Where it shows up in production

Merge death spiral starts earlier than expected. Multiple projections add hidden parts that count toward MaxPartCountForPartition. The base table may show 80 active parts while the true per-partition count is far higher. By the time the base count looks alarming, the real count may already be critical and merges may be falling behind.

Materialized view targets overwhelm shared merge pools. Each MV target table needs independent background merge capacity. Operators often size the merge pool for the source table ingest rate, ignoring the combined load of all targets. A stable source table can coexist with MV targets racing toward their part limits.

Backfills leave projection gaps. After ALTER TABLE ... MATERIALIZE PROJECTION, old base parts lack projection data until they are rewritten by a merge or mutation. system.projection_parts then shows fewer rows than system.parts for the same parent, and queries that would hit the projection instead fall back to reading the full base table until the next merge rewrites those parts.

Small insert batches amplify the fixed cost. ClickHouse prefers batches of at least a few thousand rows. When small inserts hit a table with multiple MVs or projections, the per-part overhead multiplies across every derived structure. Each batch creates one base part plus one part per projection and one part per MV target, rapidly exhausting the part budget.

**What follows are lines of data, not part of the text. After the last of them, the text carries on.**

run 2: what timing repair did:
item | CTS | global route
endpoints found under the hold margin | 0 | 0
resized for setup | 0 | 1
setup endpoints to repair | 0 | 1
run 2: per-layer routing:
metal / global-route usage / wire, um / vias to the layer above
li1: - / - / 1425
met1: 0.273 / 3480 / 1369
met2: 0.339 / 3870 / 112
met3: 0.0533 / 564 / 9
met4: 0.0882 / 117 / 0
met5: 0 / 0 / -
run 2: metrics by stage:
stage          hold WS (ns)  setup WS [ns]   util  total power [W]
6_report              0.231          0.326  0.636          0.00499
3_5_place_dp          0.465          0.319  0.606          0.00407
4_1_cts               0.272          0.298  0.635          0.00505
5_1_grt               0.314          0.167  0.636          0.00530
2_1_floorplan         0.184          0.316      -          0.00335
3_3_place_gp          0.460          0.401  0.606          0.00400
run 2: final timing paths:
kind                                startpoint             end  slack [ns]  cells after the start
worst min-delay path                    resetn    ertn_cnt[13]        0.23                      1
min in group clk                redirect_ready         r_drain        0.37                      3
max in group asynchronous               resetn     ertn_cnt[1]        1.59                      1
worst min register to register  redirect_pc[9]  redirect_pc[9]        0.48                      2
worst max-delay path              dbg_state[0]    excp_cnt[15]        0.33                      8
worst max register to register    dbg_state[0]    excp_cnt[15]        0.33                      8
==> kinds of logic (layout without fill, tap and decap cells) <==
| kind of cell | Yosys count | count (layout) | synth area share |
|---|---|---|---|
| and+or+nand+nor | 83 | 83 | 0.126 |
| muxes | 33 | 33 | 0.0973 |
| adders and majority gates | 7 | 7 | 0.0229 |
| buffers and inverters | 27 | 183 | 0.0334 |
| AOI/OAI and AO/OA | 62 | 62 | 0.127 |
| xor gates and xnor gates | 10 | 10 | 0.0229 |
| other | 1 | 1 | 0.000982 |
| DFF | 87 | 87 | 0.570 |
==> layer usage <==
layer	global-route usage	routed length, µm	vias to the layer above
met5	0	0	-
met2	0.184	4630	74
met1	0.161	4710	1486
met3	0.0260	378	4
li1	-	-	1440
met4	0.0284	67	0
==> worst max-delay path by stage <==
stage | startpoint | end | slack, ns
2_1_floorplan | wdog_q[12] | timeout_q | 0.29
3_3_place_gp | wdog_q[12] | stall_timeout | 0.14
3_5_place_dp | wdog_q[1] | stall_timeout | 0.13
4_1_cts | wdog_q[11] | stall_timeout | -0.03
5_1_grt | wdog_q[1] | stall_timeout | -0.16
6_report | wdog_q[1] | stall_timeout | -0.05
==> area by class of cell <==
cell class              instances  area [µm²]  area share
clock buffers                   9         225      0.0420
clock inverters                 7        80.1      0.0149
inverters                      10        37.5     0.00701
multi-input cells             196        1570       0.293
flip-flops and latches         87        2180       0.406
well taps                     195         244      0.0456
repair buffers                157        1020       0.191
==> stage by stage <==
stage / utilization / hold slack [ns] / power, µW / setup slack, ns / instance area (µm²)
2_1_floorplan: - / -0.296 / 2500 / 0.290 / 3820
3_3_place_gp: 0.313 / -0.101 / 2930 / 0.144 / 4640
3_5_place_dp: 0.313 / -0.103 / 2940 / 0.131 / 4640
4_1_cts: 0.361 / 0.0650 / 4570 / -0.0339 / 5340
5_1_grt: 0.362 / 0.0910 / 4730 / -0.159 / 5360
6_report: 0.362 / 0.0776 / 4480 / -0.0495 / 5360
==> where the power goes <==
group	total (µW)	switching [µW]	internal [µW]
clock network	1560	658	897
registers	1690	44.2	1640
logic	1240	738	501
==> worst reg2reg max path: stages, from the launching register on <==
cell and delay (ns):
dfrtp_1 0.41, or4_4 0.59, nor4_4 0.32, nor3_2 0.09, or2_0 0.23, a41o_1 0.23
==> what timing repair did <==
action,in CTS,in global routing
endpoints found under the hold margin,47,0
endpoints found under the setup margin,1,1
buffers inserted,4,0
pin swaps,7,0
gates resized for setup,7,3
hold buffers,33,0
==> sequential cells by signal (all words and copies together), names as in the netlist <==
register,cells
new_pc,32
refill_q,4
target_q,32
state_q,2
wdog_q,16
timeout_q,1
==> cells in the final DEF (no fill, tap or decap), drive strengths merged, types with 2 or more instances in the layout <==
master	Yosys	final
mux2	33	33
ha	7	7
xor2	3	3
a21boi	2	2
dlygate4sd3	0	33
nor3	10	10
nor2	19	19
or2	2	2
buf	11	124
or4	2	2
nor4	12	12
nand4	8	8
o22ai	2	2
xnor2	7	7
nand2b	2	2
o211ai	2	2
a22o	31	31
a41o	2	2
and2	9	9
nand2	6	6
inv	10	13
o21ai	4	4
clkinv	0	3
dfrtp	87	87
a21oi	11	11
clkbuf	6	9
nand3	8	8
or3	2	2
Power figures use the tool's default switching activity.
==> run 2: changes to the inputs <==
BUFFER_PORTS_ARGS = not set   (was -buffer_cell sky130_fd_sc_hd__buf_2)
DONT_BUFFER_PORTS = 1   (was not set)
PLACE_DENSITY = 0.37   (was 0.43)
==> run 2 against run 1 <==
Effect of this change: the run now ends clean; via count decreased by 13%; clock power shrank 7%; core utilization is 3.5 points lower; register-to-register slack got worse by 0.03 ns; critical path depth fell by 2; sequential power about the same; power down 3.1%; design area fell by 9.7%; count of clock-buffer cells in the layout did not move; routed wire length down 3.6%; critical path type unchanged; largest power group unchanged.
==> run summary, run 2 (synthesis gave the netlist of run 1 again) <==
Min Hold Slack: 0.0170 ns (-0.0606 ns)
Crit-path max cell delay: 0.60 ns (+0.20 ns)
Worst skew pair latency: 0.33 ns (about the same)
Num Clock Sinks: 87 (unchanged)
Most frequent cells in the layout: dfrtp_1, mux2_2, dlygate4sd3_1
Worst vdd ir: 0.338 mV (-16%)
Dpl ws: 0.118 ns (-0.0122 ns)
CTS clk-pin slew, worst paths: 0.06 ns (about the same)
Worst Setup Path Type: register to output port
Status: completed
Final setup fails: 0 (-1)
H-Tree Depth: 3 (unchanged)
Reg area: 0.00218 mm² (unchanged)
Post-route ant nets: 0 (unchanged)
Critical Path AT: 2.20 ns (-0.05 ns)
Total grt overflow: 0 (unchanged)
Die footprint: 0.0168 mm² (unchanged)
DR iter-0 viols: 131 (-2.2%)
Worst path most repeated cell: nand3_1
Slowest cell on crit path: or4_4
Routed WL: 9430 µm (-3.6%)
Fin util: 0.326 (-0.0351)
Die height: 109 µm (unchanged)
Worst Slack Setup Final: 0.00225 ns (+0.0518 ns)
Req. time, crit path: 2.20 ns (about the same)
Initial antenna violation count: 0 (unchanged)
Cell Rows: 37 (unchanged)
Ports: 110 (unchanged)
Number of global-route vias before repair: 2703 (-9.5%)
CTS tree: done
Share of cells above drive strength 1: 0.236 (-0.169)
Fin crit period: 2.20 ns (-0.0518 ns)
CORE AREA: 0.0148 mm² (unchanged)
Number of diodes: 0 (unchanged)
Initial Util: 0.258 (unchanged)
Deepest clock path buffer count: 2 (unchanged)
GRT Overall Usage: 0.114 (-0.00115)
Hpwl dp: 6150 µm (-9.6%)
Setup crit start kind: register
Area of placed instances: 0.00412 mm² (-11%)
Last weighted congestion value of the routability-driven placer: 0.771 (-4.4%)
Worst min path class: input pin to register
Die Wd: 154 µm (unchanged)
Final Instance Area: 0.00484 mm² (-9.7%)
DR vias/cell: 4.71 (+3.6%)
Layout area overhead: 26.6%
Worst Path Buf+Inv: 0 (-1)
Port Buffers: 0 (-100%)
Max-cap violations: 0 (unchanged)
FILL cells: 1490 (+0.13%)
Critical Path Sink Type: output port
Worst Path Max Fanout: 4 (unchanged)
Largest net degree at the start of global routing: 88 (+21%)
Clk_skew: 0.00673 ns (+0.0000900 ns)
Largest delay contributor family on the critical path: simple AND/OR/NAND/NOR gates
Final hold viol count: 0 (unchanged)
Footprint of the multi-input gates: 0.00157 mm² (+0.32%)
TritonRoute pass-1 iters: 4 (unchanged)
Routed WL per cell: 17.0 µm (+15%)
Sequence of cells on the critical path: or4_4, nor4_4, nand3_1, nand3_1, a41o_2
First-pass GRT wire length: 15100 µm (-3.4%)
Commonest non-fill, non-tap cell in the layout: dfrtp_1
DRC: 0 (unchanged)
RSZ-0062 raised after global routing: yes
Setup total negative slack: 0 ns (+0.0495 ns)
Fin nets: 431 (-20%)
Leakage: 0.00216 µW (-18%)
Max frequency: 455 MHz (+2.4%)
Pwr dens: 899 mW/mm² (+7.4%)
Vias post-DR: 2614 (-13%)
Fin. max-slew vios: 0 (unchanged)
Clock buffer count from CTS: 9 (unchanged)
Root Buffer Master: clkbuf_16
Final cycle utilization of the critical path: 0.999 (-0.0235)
$ cat config.mk
export PLATFORM = sky130hd
export DESIGN_NAME = deserializer
export DESIGN_NICKNAME = d
export VERILOG_FILES = /design/src/rtl/deser_pkg.sv /design/src/rtl/deser_out_slot.sv /design/src/rtl/deserializer.sv
export SDC_FILE = /design/constraint.sdc
export NUM_CORES = 1
export LEC_CHECK = 0
export ABC_AREA = 1
export BUFFER_PORTS_ARGS = -buffer_cell sky130_fd_sc_hd__buf_2
export CAP_MARGIN = 40
export CORE_MARGIN = 5
export CORE_UTILIZATION = 51
export CTS_CLUSTER_DIAMETER = 30
export CTS_CLUSTER_SIZE = 30
export DETAILED_ROUTE_END_ITERATION = 16
export PLACE_DENSITY = 0.74
export SYNTH_ARGS = -nofsm -noshare
export SYNTH_HDL_FRONTEND = slang
export SYNTH_HIERARCHICAL = 1
export SYNTH_SLANG_ARGS = --single-unit
$ cat constraint.sdc
create_clock -name clk_i -period 2.1 [get_ports clk_i]
set_input_delay 0.21 -clock clk_i [delete_from_list [all_inputs] [get_ports clk_i]]
set_output_delay 0.21 -clock clk_i [all_outputs]
set_load 0.02 [all_outputs]
<file path="config.mk">
export PLATFORM = sky130hd
export DESIGN_NAME = flexp_bfloat16
export DESIGN_NICKNAME = d
export VERILOG_FILES = /design/src/rtl/flexp_bfloat16.sv
export SDC_FILE = /design/constraint.sdc
export NUM_CORES = 1
export LEC_CHECK = 0
export ABC_AREA = 1
export BUFFER_PORTS_ARGS = -buffer_cell sky130_fd_sc_hd__buf_2
export CORE_MARGIN = 2
export CORE_UTILIZATION = 25
export DETAILED_ROUTE_END_ITERATION = 10
export HOLD_SLACK_MARGIN = 0.06
export SKIP_LAST_GASP = 1
export SYNTH_ARGS = -nofsm -noshare
export SYNTH_HDL_FRONTEND = slang
export SYNTH_SLANG_ARGS = --single-unit
</file>
<file path="constraint.sdc">
create_clock -name clk_i -period 7.6 [get_ports clk_i]
set_input_delay 0.38 -clock clk_i [delete_from_list [all_inputs] [get_ports clk_i]]
set_output_delay 0.38 -clock clk_i [all_outputs]
set_load 0.03 [all_outputs]
</file>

Tradeoffs and common misuses

  • Projections speed up reads but inflate write and merge cost. Every base merge must also merge projection sub-parts synchronously. On write-heavy workloads with unpredictable query patterns, merge overhead can outweigh read benefits. If query patterns are stable and the projection eliminates large table scans, the tradeoff is usually worth it.
  • Materialized views offer independent target schemas and TTLs, but they multiply part pressure. Use them when target tables need different sorting keys or retention policies. Do not use them as a filtered view of the same data; projections avoid independent merge queues.
  • Monitoring only the source table misses the real limit. If you have MVs, monitor part counts and merge activity on every target table. The source table can remain stable while a target table approaches TOO_MANY_PARTS.
  • Using many projections on high-frequency insert tables. Each projection adds a synchronous merge passenger to every base merge. On tables with dozens of projections, a single large merge can monopolize a background thread for hours and block other merges.

Signals to watch in production

SignalWhy it mattersWarning sign
MaxPartCountForPartitionReflects the worst partition across base tables, projections, and MV targets combinedValue sustained above 50% of parts_to_delay_insert
Per-table active parts for MV targetsEach MV target is an independent MergeTree table with its own limitTarget table part count growing while source table is stable
system.merges elapsed timeBase merges carry synchronous projection merge overheadMerge duration increasing out of proportion to base part size
system.parts vs system.projection_partssystem.parts misses projection sub-partsBase table has many active parts but projection parts are missing or stale after a backfill
RejectedInserts / DelayedInsertsHard evidence that a limit has been breachedAny sustained increase in rejections

How Netdata helps

  • Correlate MaxPartCountForPartition with per-table part counts across base tables and MV targets to spot hidden amplification before limits are breached.
  • Alert on part count growth rate and merge duration trends when projection or MV overhead is exhausting background capacity.
  • Track RejectedInserts and DelayedInserts counters to catch active throttling from invisible part accumulation.
  • Cross-reference disk I/O and background pool saturation to determine whether merge slowdown is from projection overhead or MV target overload.
  • Monitor replication queue depth when projections or MVs on replicated tables increase fetch and merge pressure across replicas.